--- Input for this task Enclosed Below ---

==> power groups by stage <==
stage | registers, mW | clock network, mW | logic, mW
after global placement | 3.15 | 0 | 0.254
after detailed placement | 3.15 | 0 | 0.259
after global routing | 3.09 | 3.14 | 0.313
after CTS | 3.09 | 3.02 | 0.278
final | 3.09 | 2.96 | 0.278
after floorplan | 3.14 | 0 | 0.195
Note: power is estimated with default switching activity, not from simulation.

--- End of Enclosed Input for this task ---
--- Input for this task Enclosed Below ---

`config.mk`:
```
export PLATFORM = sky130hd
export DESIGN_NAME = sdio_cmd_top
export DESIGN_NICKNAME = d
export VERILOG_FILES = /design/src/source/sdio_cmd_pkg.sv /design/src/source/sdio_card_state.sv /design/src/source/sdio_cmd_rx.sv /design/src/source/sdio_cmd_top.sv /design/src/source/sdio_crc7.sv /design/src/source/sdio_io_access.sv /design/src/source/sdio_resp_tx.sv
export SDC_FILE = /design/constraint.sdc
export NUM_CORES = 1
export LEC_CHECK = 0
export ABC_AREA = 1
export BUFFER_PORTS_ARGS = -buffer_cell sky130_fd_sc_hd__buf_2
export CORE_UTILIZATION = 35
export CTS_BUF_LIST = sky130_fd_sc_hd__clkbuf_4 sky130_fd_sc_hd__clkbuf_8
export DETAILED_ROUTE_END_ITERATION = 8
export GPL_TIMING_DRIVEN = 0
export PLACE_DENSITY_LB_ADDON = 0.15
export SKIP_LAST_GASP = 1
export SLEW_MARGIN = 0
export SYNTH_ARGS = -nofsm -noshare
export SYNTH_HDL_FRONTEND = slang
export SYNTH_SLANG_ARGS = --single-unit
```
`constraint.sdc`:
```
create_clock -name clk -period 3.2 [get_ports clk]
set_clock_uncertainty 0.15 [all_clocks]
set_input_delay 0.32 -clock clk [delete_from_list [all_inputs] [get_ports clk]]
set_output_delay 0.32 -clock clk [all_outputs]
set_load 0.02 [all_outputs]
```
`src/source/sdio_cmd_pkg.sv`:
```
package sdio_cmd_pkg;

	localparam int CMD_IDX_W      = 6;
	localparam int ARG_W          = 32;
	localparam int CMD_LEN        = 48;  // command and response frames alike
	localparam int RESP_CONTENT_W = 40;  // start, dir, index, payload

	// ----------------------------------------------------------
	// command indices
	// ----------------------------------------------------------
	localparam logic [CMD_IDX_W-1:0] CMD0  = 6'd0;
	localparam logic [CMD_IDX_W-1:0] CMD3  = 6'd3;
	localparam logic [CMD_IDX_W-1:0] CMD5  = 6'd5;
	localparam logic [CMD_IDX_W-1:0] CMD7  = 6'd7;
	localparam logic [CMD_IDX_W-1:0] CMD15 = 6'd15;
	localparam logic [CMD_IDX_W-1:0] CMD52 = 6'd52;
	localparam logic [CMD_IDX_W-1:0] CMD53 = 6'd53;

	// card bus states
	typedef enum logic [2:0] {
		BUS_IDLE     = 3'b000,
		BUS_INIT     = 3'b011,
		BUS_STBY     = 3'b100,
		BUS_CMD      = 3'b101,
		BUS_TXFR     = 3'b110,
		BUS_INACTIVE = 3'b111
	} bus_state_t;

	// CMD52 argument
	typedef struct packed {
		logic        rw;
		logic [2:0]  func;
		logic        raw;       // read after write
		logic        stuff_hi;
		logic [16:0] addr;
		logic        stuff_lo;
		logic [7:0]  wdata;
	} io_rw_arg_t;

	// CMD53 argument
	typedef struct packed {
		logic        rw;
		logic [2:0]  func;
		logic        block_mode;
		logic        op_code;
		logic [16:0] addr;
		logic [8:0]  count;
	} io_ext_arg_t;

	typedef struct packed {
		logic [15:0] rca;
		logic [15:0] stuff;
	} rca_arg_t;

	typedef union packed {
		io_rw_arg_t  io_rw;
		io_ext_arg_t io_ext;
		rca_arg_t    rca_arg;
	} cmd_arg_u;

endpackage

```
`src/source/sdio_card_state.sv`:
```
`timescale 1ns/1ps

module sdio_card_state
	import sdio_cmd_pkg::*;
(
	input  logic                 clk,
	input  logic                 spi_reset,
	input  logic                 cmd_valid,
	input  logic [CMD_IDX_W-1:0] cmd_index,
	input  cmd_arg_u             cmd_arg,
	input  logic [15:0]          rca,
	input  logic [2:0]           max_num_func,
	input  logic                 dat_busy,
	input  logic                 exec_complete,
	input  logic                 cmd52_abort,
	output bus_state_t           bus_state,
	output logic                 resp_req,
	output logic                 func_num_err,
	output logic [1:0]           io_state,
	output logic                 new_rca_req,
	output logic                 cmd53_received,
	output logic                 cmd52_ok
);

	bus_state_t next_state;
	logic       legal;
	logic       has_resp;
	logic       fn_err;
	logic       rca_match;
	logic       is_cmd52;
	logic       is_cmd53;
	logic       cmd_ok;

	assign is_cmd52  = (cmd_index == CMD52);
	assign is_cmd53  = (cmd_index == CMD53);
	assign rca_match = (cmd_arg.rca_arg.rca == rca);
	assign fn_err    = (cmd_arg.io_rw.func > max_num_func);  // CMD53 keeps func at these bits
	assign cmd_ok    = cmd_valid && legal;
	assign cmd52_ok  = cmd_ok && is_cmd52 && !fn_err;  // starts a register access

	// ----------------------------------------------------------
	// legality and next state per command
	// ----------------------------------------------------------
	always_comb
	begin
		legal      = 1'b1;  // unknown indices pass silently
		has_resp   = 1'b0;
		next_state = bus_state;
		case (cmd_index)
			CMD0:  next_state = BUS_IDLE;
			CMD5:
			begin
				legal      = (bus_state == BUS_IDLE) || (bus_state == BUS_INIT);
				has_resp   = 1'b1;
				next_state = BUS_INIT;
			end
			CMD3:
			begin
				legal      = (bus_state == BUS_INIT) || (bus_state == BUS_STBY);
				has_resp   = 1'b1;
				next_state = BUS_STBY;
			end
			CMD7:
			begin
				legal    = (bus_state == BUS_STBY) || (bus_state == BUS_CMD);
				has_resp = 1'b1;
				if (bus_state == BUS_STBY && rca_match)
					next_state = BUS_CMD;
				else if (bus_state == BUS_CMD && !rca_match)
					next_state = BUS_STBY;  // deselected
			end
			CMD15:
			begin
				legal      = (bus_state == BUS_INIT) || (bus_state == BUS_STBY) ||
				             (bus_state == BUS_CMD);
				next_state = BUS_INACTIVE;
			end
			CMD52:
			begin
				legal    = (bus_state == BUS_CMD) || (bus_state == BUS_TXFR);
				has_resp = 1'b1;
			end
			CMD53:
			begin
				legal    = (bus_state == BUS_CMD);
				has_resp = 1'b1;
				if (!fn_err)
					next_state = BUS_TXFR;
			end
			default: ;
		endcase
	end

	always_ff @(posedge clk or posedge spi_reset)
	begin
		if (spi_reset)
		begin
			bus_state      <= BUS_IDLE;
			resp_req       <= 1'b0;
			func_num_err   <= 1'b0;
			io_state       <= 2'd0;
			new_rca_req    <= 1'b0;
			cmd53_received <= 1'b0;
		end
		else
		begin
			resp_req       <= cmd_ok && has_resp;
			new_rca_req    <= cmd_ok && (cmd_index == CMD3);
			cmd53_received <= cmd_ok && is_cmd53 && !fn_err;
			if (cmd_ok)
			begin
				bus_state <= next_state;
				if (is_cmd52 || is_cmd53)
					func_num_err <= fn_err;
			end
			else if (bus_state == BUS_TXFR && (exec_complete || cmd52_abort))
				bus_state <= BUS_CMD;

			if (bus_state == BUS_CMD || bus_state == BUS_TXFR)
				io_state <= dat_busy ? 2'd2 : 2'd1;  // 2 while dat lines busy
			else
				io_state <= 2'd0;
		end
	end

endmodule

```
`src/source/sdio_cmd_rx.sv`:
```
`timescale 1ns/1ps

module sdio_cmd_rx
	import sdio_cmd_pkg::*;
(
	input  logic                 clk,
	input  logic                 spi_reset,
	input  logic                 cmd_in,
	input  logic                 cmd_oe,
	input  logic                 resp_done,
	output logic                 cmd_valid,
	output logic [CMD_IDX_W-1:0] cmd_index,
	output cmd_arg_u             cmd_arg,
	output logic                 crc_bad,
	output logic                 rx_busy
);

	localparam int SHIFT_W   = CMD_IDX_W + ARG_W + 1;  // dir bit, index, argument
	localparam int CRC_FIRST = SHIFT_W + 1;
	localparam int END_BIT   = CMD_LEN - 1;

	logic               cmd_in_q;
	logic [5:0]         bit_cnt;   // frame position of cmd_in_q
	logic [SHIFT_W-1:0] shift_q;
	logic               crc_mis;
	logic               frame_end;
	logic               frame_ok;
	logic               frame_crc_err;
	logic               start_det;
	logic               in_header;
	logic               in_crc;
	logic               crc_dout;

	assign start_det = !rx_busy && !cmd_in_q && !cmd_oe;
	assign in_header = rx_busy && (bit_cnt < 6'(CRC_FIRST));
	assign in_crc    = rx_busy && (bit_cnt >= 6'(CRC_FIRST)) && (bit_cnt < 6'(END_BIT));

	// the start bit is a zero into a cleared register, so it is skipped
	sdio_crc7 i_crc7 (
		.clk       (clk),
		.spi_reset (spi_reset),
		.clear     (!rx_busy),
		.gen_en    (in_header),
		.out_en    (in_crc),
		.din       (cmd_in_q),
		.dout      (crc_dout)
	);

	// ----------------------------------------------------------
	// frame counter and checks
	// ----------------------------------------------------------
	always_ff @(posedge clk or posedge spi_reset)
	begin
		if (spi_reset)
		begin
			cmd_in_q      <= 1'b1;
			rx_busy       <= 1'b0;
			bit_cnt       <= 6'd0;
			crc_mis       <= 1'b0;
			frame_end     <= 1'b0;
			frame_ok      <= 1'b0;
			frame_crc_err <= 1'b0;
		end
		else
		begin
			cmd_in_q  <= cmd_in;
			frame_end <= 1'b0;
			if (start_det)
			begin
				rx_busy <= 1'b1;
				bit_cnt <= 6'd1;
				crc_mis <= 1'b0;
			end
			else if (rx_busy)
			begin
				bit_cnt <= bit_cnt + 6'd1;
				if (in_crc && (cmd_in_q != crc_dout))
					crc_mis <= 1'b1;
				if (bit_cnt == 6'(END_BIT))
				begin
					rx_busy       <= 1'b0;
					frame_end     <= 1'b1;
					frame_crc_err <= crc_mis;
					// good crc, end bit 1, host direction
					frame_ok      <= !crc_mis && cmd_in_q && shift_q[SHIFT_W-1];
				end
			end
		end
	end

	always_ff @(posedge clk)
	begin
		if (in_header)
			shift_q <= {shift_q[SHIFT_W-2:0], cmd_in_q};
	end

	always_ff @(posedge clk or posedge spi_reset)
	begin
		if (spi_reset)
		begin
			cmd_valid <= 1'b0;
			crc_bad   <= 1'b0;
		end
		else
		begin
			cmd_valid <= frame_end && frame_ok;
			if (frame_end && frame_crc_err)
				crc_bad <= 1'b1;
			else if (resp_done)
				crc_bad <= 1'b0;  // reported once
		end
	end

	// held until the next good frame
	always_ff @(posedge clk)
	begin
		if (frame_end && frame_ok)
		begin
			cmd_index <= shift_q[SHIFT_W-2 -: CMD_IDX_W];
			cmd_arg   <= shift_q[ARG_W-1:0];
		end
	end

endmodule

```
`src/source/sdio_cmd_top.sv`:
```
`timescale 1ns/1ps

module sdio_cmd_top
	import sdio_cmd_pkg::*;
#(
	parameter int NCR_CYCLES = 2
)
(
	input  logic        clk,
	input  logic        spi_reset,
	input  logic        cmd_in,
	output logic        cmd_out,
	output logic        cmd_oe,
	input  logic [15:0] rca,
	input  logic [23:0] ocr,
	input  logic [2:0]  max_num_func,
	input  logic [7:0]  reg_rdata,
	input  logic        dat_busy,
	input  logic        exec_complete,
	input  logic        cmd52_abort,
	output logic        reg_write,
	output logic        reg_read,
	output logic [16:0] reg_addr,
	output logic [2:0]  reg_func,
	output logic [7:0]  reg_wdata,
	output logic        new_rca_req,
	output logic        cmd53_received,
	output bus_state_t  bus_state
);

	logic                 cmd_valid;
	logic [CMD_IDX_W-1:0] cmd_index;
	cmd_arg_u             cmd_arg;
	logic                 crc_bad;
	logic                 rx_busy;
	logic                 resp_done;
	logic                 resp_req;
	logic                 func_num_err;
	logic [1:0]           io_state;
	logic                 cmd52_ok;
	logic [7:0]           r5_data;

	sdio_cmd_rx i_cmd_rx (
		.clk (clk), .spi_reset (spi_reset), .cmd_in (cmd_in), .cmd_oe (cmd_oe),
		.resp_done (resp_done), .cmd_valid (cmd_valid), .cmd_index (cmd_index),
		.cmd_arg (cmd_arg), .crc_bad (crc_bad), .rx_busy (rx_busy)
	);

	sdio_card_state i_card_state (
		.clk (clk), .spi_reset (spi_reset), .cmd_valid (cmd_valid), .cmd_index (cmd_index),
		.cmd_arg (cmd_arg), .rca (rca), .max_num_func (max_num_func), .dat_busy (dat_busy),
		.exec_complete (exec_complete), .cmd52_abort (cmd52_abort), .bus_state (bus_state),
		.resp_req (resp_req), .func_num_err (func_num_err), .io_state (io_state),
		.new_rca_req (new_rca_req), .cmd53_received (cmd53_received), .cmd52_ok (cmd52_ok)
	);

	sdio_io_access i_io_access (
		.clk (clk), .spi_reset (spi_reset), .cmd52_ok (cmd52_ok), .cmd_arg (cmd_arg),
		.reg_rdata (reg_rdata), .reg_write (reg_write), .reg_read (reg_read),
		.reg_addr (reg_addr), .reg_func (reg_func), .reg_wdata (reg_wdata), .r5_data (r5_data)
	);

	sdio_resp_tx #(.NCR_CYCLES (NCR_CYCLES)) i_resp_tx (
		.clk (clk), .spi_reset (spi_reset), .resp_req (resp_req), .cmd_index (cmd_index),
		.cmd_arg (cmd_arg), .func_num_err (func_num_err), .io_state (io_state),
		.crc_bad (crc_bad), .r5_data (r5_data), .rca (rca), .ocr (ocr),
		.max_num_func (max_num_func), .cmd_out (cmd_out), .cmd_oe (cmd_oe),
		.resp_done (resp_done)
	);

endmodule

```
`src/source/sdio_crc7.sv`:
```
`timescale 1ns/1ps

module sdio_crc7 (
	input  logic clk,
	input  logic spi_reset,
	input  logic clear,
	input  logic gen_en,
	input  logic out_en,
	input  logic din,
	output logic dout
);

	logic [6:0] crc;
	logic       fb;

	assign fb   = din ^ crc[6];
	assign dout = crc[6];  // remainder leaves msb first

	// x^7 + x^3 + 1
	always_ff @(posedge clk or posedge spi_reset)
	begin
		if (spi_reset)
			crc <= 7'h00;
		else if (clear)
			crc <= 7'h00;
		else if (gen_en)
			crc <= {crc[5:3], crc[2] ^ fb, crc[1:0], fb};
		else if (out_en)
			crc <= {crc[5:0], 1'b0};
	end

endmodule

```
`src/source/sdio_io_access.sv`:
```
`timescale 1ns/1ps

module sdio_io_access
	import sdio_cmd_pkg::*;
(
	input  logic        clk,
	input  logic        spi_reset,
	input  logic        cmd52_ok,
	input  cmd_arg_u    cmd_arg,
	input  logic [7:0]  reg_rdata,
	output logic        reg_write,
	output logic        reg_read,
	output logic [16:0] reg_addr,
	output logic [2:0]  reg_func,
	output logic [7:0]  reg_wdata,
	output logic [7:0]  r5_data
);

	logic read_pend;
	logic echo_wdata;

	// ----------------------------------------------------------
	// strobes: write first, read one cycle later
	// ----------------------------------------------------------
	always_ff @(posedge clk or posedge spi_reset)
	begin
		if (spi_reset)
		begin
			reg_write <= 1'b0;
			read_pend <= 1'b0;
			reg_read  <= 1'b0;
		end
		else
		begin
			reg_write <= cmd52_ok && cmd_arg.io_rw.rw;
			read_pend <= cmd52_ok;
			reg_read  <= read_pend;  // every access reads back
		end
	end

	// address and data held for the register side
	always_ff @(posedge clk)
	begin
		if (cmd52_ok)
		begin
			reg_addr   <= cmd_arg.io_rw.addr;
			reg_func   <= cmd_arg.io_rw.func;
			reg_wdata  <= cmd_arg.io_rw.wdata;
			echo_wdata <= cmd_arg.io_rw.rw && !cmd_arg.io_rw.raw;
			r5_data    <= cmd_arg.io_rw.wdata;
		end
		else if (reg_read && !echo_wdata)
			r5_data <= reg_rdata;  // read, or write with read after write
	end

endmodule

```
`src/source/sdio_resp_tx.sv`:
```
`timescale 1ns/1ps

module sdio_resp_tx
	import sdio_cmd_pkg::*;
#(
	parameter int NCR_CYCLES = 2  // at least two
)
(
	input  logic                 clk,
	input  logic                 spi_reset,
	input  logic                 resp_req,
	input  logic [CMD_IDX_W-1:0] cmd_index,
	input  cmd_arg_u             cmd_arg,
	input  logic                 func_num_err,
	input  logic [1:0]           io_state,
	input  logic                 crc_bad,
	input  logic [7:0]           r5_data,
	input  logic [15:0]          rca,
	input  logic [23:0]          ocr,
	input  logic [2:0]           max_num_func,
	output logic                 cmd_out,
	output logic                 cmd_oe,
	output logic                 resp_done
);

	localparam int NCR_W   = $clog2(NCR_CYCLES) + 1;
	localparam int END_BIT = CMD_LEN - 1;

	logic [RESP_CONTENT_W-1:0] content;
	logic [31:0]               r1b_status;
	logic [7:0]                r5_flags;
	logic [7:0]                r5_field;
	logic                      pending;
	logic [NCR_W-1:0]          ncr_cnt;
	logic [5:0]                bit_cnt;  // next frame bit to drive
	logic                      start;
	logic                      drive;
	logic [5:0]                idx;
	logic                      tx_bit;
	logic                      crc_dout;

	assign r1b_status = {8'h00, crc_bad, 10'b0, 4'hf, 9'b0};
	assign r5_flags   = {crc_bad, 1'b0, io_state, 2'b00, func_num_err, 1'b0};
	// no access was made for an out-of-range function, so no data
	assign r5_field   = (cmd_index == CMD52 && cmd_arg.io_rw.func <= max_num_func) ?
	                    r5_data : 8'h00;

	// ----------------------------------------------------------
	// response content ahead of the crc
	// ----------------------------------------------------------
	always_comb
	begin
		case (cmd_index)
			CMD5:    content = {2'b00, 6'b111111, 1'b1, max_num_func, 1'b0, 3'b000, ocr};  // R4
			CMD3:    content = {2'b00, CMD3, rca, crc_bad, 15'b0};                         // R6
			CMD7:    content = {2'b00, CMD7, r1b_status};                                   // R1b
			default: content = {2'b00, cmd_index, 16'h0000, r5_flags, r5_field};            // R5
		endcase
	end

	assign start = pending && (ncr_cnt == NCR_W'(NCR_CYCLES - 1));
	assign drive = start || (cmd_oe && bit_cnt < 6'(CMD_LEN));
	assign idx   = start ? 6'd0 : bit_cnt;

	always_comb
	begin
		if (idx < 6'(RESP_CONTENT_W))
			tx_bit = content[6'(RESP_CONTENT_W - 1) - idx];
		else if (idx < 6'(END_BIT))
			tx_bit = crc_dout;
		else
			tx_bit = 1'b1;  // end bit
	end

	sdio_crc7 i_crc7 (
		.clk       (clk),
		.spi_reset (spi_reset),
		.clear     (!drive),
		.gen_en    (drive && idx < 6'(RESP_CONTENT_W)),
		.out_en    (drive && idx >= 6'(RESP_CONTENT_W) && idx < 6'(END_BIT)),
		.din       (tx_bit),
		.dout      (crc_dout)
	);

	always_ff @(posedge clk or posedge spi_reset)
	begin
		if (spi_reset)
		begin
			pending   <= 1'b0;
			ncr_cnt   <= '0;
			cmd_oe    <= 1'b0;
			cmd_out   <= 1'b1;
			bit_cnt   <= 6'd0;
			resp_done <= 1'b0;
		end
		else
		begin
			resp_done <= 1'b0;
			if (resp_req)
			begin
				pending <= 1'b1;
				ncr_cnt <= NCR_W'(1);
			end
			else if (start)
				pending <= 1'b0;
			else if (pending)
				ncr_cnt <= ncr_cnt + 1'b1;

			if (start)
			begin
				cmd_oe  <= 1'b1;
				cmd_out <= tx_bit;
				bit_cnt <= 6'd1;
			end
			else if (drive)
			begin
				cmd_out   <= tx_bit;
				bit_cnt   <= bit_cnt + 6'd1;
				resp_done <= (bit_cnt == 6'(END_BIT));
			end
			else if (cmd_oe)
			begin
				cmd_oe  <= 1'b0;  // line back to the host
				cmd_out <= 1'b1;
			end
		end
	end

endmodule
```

--- End of Enclosed Input for this task ---

## Description of the task
Out of the records above, pick each line that contains the string "global".

## Exercise output
after global placement | 3.15 | 0 | 0.254
after global routing | 3.09 | 3.14 | 0.313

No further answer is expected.